The judge concluded that plaintiffs could not prevail on their claim for breach of the covenant of good faith and fair dealing because they were provided with an expert report, and, under the terms of the contract, WSB had a right to refrain from providing additional services upon plaintiffs' failure to pay for services performed. Its exercise of that contractual right after providing the required explanation of its bill cannot establish a breach of the implied covenant.

The judge also determined that WSB was entitled to summary judgment on plaintiffs' malpractice claim. Here, the judge recognized that plaintiffs were required to show a breach of a professional standard of care and not a mere failure to comply with a contract. Saltiel v. GSI Consultants, Inc., 170 N.J. 297, 310 (2002). Consequently, the judge concluded that plaintiffs' expert opinion asserting a breach of professional standards related to billing and a professional obligation to forego "personal advantage" were inadequate to establish malpractice.

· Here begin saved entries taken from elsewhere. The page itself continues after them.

$ cat config.mk
export PLATFORM = sky130hd
export DESIGN_NAME = gcd_engine
export DESIGN_NICKNAME = d
export VERILOG_FILES = /design/src/rtl/gcd_engine.sv
export SDC_FILE = /design/constraint.sdc
export NUM_CORES = 1
export LEC_CHECK = 0
export ABC_AREA = 1
export CORE_ASPECT_RATIO = 2
export CORE_MARGIN = 5
export CORE_UTILIZATION = 62
export DETAILED_ROUTE_END_ITERATION = 7
export HOLD_SLACK_MARGIN = 0.12
export PLACE_DENSITY = 0.87
export SYNTH_ARGS = -nofsm -noshare
export SYNTH_HDL_FRONTEND = slang
export SYNTH_SLANG_ARGS = --single-unit
$ cat constraint.sdc
create_clock -name CLK -period 5.41 [get_ports CLK]
set_clock_uncertainty 0.05 [all_clocks]
set_input_delay 0.8115 -clock CLK [delete_from_list [all_inputs] [get_ports CLK]]
set_output_delay 0.8115 -clock CLK [all_outputs]
set_load 0.02 [all_outputs]
$ cat src/rtl/gcd_engine.sv
// Multi-cycle subtractive Euclidean GCD core with a start/ready/done handshake.
// Optional macro GCD_EARLY_ONE_EN: finish as soon as either operand reaches 1.
module gcd_engine #(
    parameter int unsigned WIDTH = 16
) (
    input  logic             CLK,
    input  logic             RST,
    input  logic             start,
    input  logic [WIDTH-1:0] op_a,
    input  logic [WIDTH-1:0] op_b,
    output logic             ready,
    output logic             done,
    output logic [WIDTH-1:0] result,
    output logic             coprime
);

    // StLoad is a single settle cycle after the operands are captured; it is
    // seen from outside as part of RUN (ready=0, done=0).
    typedef enum logic [1:0] {
        StIdle,
        StLoad,
        StRun,
        StDone
    } state_e;

    state_e           state_q;
    logic [WIDTH-1:0] a_q;
    logic [WIDTH-1:0] b_q;

    logic             run_done;
    logic [WIDTH-1:0] run_res;

    // Terminal checks for the current operands, in priority order.
    always_comb begin
        run_done = 1'b1;
        run_res  = a_q;
`ifdef GCD_EARLY_ONE_EN
        if (a_q == WIDTH'(1) || b_q == WIDTH'(1)) begin
            run_res = WIDTH'(1);
        end else
`endif
        if (a_q == '0) begin
            run_res = b_q;
        end else if (b_q == '0) begin
            run_res = a_q;
        end else if (a_q == b_q) begin
            run_res = a_q;
        end else begin
            run_done = 1'b0;
        end
    end

    always_ff @(posedge CLK) begin
        if (RST) begin
            state_q <= StIdle;
            ready   <= 1'b1;
            done    <= 1'b0;
            result  <= '0;
            coprime <= 1'b0;
            a_q     <= '0;
            b_q     <= '0;
        end else begin
            unique case (state_q)
                StIdle, StDone: begin
                    if (start) begin
                        a_q     <= op_a;
                        b_q     <= op_b;
                        result  <= '0;
                        coprime <= 1'b0;
                        done    <= 1'b0;
                        ready   <= 1'b0;
                        state_q <= StLoad;
                    end
                end
                StLoad: begin
                    state_q <= StRun;
                end
                StRun: begin
                    if (run_done) begin
                        result  <= run_res;
                        coprime <= (run_res == WIDTH'(1));
                        done    <= 1'b1;
                        ready   <= 1'b1;
                        state_q <= StDone;
                    end else if (a_q > b_q) begin
                        a_q <= a_q - b_q;
                    end else begin
                        b_q <= b_q - a_q;
                    end
                end
                default: begin
                    state_q <= StIdle;
                end
            endcase
        end
    end

endmodule

# Word level (Yosys, flattened, before mapping)
# Index checks and enable logic that the tools add are counted.
[op_classes] n_addsub=2 n_lt_le_gt_ge=1 eq_ne=10 n_mux=23 reduce_logical=9
[op_table] op="2-to-1 mux 16 bit" n=9
[op_table] op="one-hot mux 16 bit (2 select lines)" n=3
[op_table] op="logical NOT 16 bit" n=2
[op_table] op="subtractor 16 bit" n=2
[op_table] op="== test 16 x 1 -> 1 bit, second input constant" n=1
[op_table] op="== test 16 bit" n=1
[op_table] op="> comparator 16 bit" n=1
[op_table] op="!= test 2 bit, second input constant" n=5
[op_table] op="AND reduction 4 bit" n=2
[op_table] op="2-to-1 mux 1 bit" n=6
[op_table] op="one-hot mux 2 bit (3 select lines)" n=1
[op_table] op="== test 2 bit, second input constant" n=2
[op_table] op="2-to-1 mux 2 bit" n=2
[op_table] op="one-hot mux 1 bit (2 select lines)" n=2
[op_table] op="AND reduction 3 bit" n=1
[op_table] op="== test 2 x 1 -> 1 bit, second input constant" n=1
[op_table] op="logical NOT 2 bit" n=1
[op_table] op="AND reduction 2 bit" n=1
[op_table] op="nonzero test 2 bit" n=1
[op_table] op="OR reduction 2 bit" n=1
[totals] regBits=53 elab_cells=52 out_inout_bits=19 in_bits=35

# Logic depth before layout (Yosys ltp)
# Gate-level depths: netlist of run 1.
[logic_depth] ltp_word=6 depth_mapped=16 ltp_nobuf=15

# Worst setup path after synthesis of run 1
# Ideal clock, no wire load.
[synth_timing] path_kind="register to register" startpoint="reg a_q[0]" endpoint="reg b_q[0]" setup_time_ns=0.116 slack_ns=3.219 t_arrival_ns=2.025 n_path_buf=1 stages_incl_launch_ff=15 synth_period_minus_slack_ns=2.191 required_ns=5.244 cell_sequence="dfxtp_1 > inv_1 > ha_1 > fa_1 > o21ai_2 > nand2_1 > nand2_2 > nand2_2 > nand2_2 > nand3_1 > nand2_4 > inv_4 > buf_6 > nor2_1 > nor2_1"
[synth_via] elab_chain_cells=6 elab_cells_between_ends=13 classes_between="add/sub: 1; order compare: 1; eq/ne: 3; mux: 6; reduce/logical: 2"
[synth_rtl] element="start: declaration" line_no="27" rtl="logic [WIDTH-1:0] a_q;"
[synth_rtl] element="start signal: assignment" line_no="66" rtl="a_q <= op_a;"
[synth_rtl] element="start signal: assignment" line_no="86" rtl="a_q <= a_q - b_q;"
[synth_rtl] element="parallel branches: the longest is 6 deep, another holds subtractor 16 bit"
[synth_rtl] element="end signal: assignment" line_no="67" rtl="b_q <= op_b;"
[synth_rtl] element="end signal: assignment" line_no="88" rtl="b_q <= b_q - a_q;"
[synth_rtl] element="end: declaration" line_no="28" rtl="logic [WIDTH-1:0] b_q;"
# Parallel ways; which one is timed is not known. The select of a mux whose other input is x is not followed.
# A chain may end at the register's enable or synchronous reset.

# Worst setup path after layout of run 1
[layout_timing] startpoint="reg a_q[1]" endpoint="reg b_q[12]"
# Same word-level chain as after synthesis.

==> results_dict.tcl, run 1 <==
set metrics [dict create \
    cts_resized 0 \
    areaGrowthSynthToFinish_pct 14.4 \
    final_cell_mix "nand2_1 (251), inv_1 (87), nor2_1 (74), a21oi_1 (68)" \
    ys_seq_area_frac 0.234 \
    gp_congestion 1.04 \
    tns_ns 0 \
    netSwitchingFraction 0.573 \
    crit_family "simple AND/OR/NAND/NOR gates" \
    yosysWarnings 0 \
    row_count 44 \
    numCtsBuffers 5 \
    finalSetupViolCount 0 \
    end_kind "flop" \
    nFillCells 657 \
    synth-main-ff-cell "dfxtp_1" \
    tightestPinTransition_ns 1.11 \
    peakVddDrop_v 0.000326 \
    total_power_mw 3.12 \
    grt_usage 0.325 \
    multi_input_area_mm2 0.00296 \
    path_clk_slew_ns 0.07 \
    ys_types 31 \
    grt_max_degree 44 \
    htreeDepth 2 \
    power_density_mw_per_mm2 601 \
    antenna_found_initial 0 \
    drc 0 \
    run_status "finished clean" \
    hp-class "reg2reg" \
    post_cts_buffers 0 \
    p_comb_frac 0.712 \
    yosysTopAreaCell "dfxtp_1" \
    synth_cells 751 \
    slew_headroom 0.257 \
    drt_iter0_markers 414 \
    yosys.area.top_type_share 0.234 \
    cap_violations 0 \
    io_pins 54 \
    synth_edf_count 0 \
    dp_hpwl_um 11400 \
    ant_nets 0 \
    start_kind "flop" \
    hold_violations 0 \
    start_util 0.630 \
    critPathSlowestCell "nor2_1" \
    ys_async_sr_fraction 0 \
    period_needed_ns 2.75 \
    wire_per_inst_um 16.9 \
    syn_nets 821 \
    slew_viol_final 0 \
    syn_area_mm2 0.00454 \
    antenna_cells 0 \
    num_vias 5003 \
    crit_path_frequent_cell "nor2_1" \
    critPathMaxStageDelay_ns 0.83 \
    grt_pass1_wl_um 23600 \
    layout.nets 857 \
    die_h_um 131 \
    clock.fmax_ghz 0.363 \
    cts_tree "yes" \
    worstPathMaxFanout 17 \
    power.share.sequential 0.183 \
    clock_power_share 0.105 \
    rsz0062_at_grt "no" \
    final_common_cell "nand2_1" \
    vias_per_cell 5.69 \
    intPower_mw 1.34 \
    die_w_um 70.5 \
    numPortBuffers 53 \
    yosys-top-cells-area "dfxtp_1 (23%), nand2_1 (21%), ha_1 (9.1%), a21oi_1 (7.5%), inv_1 (7.2%)" \
    seq_area_mm2 0.00106 \
    cts-root-buf "clkbuf_16" \
    drive_gt1_frac 0.0774 \
    clk_latency_ns 0.29 \
    critical_path.cell_chain "nor2_1 > nand2_1 > nor2_1 > nand2_2 > nand3_4 > a21oi_2 > nand2_4 > inv_4 > o21ai_0 > nor2_1" \
    path_class "reg2reg" \
    power_switching_mw 1.79 \
    routed_wl_um 14900 \
    syn_avg_cell_area_um2 6.05 \
    grt_pass1_vias 4864 \
    arrival_ns 2.89 \
    detail_route.first_pass.iterations 8 \
    clkSinkCount 53 \
    cp.required_ns 5.55 \
    yosys_register_bits 53 \
    cts_hold_buffers 0 \
    clock_path_buffers 2 \
    fin_crit_sh 0.509 \
    die-area_mm2 0.00924 \
    leakage_nw 2.53 \
    core_area_mm2 0.00721 \
    cp_num_buf_inv 1 \
    grt_overflow 0 \
]
==> logic make-up after synthesis <==
family,Yosys count,share of synthesized area
flops,53,0.234
xor+xnor,5,0.00964
simple gates,412,0.388
fa+ha+maj,35,0.0997
buf+inv,121,0.115
compound gates,125,0.154
==> state kept, by name, summed over array words and instances (netlist names) <==
signal	cells
b_q	16
coprime	1
ready	1
a_q	16
result	16
state_q	2
done	1
==> final timing paths <==
kind	startpoint	to	slack, ns	cells after the start
max reg2reg	a_q[1]	b_q[12]	2.66	10
min	result[12]	result[12]	0.41	2
max	a_q[1]	b_q[12]	2.66	10
min reg2reg	result[12]	result[12]	0.41	2
==> power by group through the flow <==
| stage | logic [mW] | clock network [mW] | registers, mW |
|---|---|---|---|
| after floorplan | 1.72 | 0 | 0.551 |
| after global placement | 2.10 | 0 | 0.568 |
| after detailed placement | 2.16 | 0 | 0.575 |
| after CTS | 2.17 | 0.324 | 0.568 |
| after global routing | 2.46 | 0.339 | 0.581 |
| final | 2.22 | 0.327 | 0.572 |
==> cells in the mapped netlist, types with 4 or more instances <==
library cell,n
o21ai_0,36
xor2_1,5
nor2_1,74
dfxtp_1,53
nand2_1,251
a21oi_1,68
ha_1,33
inv_2,6
nand2_2,20
buf_6,6
nand2_4,4
a21oi_2,9
clkbuf_1,12
o21a_1,4
nand3_1,52
buf_2,6
inv_1,87
==> worst register-to-register path, stage by stage, from the launching register on <==
cell and delay [ns]:
dfxtp_1 0.38, nor2_1 0.16, nand2_1 0.07, nor2_1 0.83, nand2_2 0.25, nand3_4 0.21, a21oi_2 0.10, nand2_4 0.22
inv_4 0.14, o21ai_0 0.19, nor2_1 0.06
==> through the flow <==
step / util / instance area, um^2 / hold slack (ns) / std cells / setup WS [ns]
3_5_place_dp: 0.700 / 5040 / 0.406 / 872 / 2.77
3_3_place_gp: 0.700 / 5040 / 0.395 / 872 / 2.83
4_1_cts: 0.720 / 5190 / 0.415 / 880 / 2.74
2_1_floorplan: - / 4540 / 0.407 / 751 / 3.22
5_1_grt: 0.720 / 5190 / 0.440 / 880 / 2.48
6_report: 0.720 / 5190 / 0.411 / 880 / 2.66
==> final cells by class <==
cell class              instances  share of cell area
flip-flops and latches         53               0.204
inverters                      94              0.0684
well taps                      92              0.0222
multi-input cells             577               0.570
clock buffers                   5              0.0241
repair buffers                 56               0.106
clock inverters                 3             0.00482
==> per-layer routing <==
| metal | wire [um] | vias up | track usage |
|---|---|---|---|
| li1 | - | 2428 | - |
| met1 | 5000 | 2268 | 0.319 |
| met2 | 7810 | 224 | 0.604 |
| met3 | 733 | 83 | 0.0398 |
| met4 | 1340 | 0 | 0.260 |
| met5 | 0 | - | 0 |
Note: power is estimated with default switching activity, not from simulation.
==> run 2: changes to the inputs <==
--- a/config.mk
+++ b/config.mk
@@ -8,10 +8,10 @@
 export ABC_AREA = 1
 export CORE_ASPECT_RATIO = 2
 export CORE_MARGIN = 5
-export CORE_UTILIZATION = 62
+export CORE_UTILIZATION = 57
 export DETAILED_ROUTE_END_ITERATION = 7
 export HOLD_SLACK_MARGIN = 0.12
-export PLACE_DENSITY = 0.87
+export PLACE_DENSITY = 0.81
 export SYNTH_ARGS = -nofsm -noshare
 export SYNTH_HDL_FRONTEND = slang
 export SYNTH_SLANG_ARGS = --single-unit
==> constraint.sdc (replaced) <==
create_clock -name CLK -period 2.7 [get_ports CLK]
set_clock_uncertainty 0.05 [all_clocks]
set_input_delay 0.405 -clock CLK [delete_from_list [all_inputs] [get_ports CLK]]
set_output_delay 0.405 -clock CLK [all_outputs]
set_load 0.02 [all_outputs]
==> run 2 against run 1 <==
Net effect: clock power increased by 110%; first-iteration DRC count increased by 3.1%; sequential share of layout area decreased by 0.16 points; fmax increased by 5.4%; worst hold slack improved by 0.0018 ns; critical endpoint is now a_q[11].
==> results_dict.tcl, run 2 (same netlist as run 1, synthesis figures left out) <==
set metrics [dict create \
    run_status "finished clean" \
    critPathMaxStageDelay_ns 0.48 \
    cts_hold_buffers 0 \
    hold_violations 0 \
    arrival_ns 2.74 \
    numCtsBuffers 5 \
    grt_overflow 0 \
    row_count 46 \
    routed_wl_um 15000 \
    total_power_mw 6.36 \
    path_class "reg2reg" \
    antenna_found_initial 0 \
    drive_gt1_frac 0.0856 \
    detail_route.first_pass.iterations 6 \
    cts_tree "yes" \
    clkSinkCount 53 \
    drt_iter0_markers 427 \
    ant_nets 0 \
    core_area_mm2 0.00789 \
    grt_max_degree 33 \
    critPathSlowestCell "o21ai_0" \
    reg_top3 "a_q x16, b_q x16, result x16" \
    period_needed_ns 2.61 \
    cp.required_ns 2.83 \
    start_util 0.576 \
    end_kind "flop" \
    die-area_mm2 0.00996 \
    final_cell_mix "nand2_1 (251), inv_1 (87), nor2_1 (74), a21oi_1 (68), clkdlybuf4s50_1 (53)" \
    tns_ns 0 \
    die_w_um 73.1 \
    peakVddDrop_v 0.000753 \
    cp_num_buf_inv 1 \
    path_clk_slew_ns 0.08 \
    start_kind "flop" \
    hp-class "reg2reg" \
    grt_usage 0.310 \
    gp_congestion 1.12 \
    grt_pass1_vias 4861 \
    cap_violations 0 \
    areaGrowthSynthToFinish_pct 15.4 \
    die_h_um 136 \
    num_vias 5001 \
    layout.nets 863 \
    fin_crit_sh 0.967 \
    io_pins 54 \
    post_cts_buffers 0 \
    worst_slack_ns 0.0888 \
    drc 0 \
    clk_latency_ns 0.31 \
    finalSetupViolCount 0 \
    numPortBuffers 53 \
    antenna_cells 0 \
    power_density_mw_per_mm2 1210 \
    cts_resized 0 \
    crit_family "simple AND/OR/NAND/NOR gates" \
    htreeDepth 2 \
    slew_viol_final 0 \
    wire_per_inst_um 16.9 \
    critical_path.cell_chain "inv_1 > ha_1 > nand2_1 > o21ai_0 > nand2_1 > nand2_1 > nand2_1 > nand2_1 > nand2_1 > nand3_1 > nand2_1 > nand2_1 > a21oi_1" \
    dp_hpwl_um 11800 \
    fin_area_mm2 0.00524 \
    vias_per_cell 5.62 \
    clock.fmax_ghz 0.383 \
    cts-root-buf "clkbuf_16" \
    placed_cell_area_mm2 0.00509 \
    leakage_nw 2.56 \
    slew_headroom 0.633 \
    crit_path_frequent_cell "nand2_1" \
    grt_pass1_wl_um 23500 \
    rsz0062_at_grt "no" \
    tightestPinTransition_ns 0.545 \
    clock_path_buffers 2 \
    final_common_cell "nand2_1" \
    worstPathMaxFanout 8 \
    place_ws_ns 0.163 \
]
==> run 2: layer usage <==
metal	part of all wire	vias up	routed length, um	global-route usage
met3	0.054	95	806	0.0429
li1	-	2435	-	-
met1	0.33	2236	5020	0.301
met5	0	-	0	0
met2	0.51	235	7660	0.553
met4	0.10	0	1530	0.259
==> run 2: worst paths after layout <==
path	startpoint	endpoint	cells past startpoint	slack [ns]
setup / recovery	a_q[2]	a_q[11]	13	0.09
hold / removal	result[0]	result[0]	2	0.41
setup reg to reg	a_q[2]	a_q[11]	13	0.09
hold reg to reg	result[0]	result[0]	2	0.41
==> run 2: where the power goes <==
part / leakage (nW) / switching (mW) / total, mW / internal, mW
Combinational: 2.05 / 3.09 / 4.53 / 1.44
Clock: 0.0702 / 0.325 / 0.672 / 0.347
Sequential: 0.434 / 0.205 / 1.16 / 0.951
Total: 2.56 / 3.62 / 6.36 / 2.74
==> run 2: stage by stage <==
| step | util | std cells | hold slack [ns] |
|---|---|---|---|
| floorplan | - | 751 | 0.407 |
| detailed placement | 0.646 | 882 | 0.405 |
| finish | 0.665 | 890 | 0.413 |
| global route | 0.665 | 890 | 0.432 |
| global placement | 0.646 | 882 | 0.399 |
| CTS | 0.665 | 890 | 0.414 |
==> run 2: tightest hold or removal path, cell delays in order, from the launching register on <==
cell and delay, ns:
dfxtp_1 0.31, nand2_1 0.06, a21oi_1 0.05
==> run 2: cell type report <==
class                      instances  area [um^2]
clock buffer                       5          125
clock inverter                     3         21.3
fill                             705         2640
inverter                          94          355
multi-input combinational        577         2960
sequential                        53         1060
tap                               96          120
timing repair buffer              62          598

Having considered the record in light of the arguments presented, we affirm substantially for the reasons stated by the trial judge in his oral decision of September 21, 2010.


In its cross-appeal, WSB urges us to reverse the order denying their motion for counsel fees as a sanction for frivolous litigation pursuant to N.J.S.A. 2A:15-59.1 and Rule 1:4-8. Reversal is warranted only if the judge's determination is based on inappropriate factors or clearly erroneous. Ferolito v. Park Hill Ass'n, 408 N.J. Super. 401, 407 (App. Div.), certif. denied, 200 N.J. 502 (2009).

A claim is "'frivolous' within the meaning of the statute if filed or pursued 'in bad faith, solely for the purpose of harassment, delay or malicious injury,' N.J.S.A. 2A:15-59.1(b)(1), or if '[t]he non-prevailing party knew, or should have known, that the [claim or defense] was without any reasonable basis in law or equity and could not be supported by a good faith argument for an extension, modification or reversal of existing law,' N.J.S.A. 2A:15-59.1(b)(2)." Ferolito, supra, 408 N.J. Super. at 407-08. The judge found that plaintiffs truly believed they were entitled to a strict accounting, that WSB had done unnecessary work and that WSB breached professional standards, as their expert opined. On those findings, we cannot conclude that the judge abused his discretion.


Because we have affirmed the trial court's determination in all respects, there is no reason to address the parties' objections to the trial court's dismissal of the third-party and fourth-party complaints. As noted above, we were asked to consider these arguments only if we reversed other determinations, which we have not done.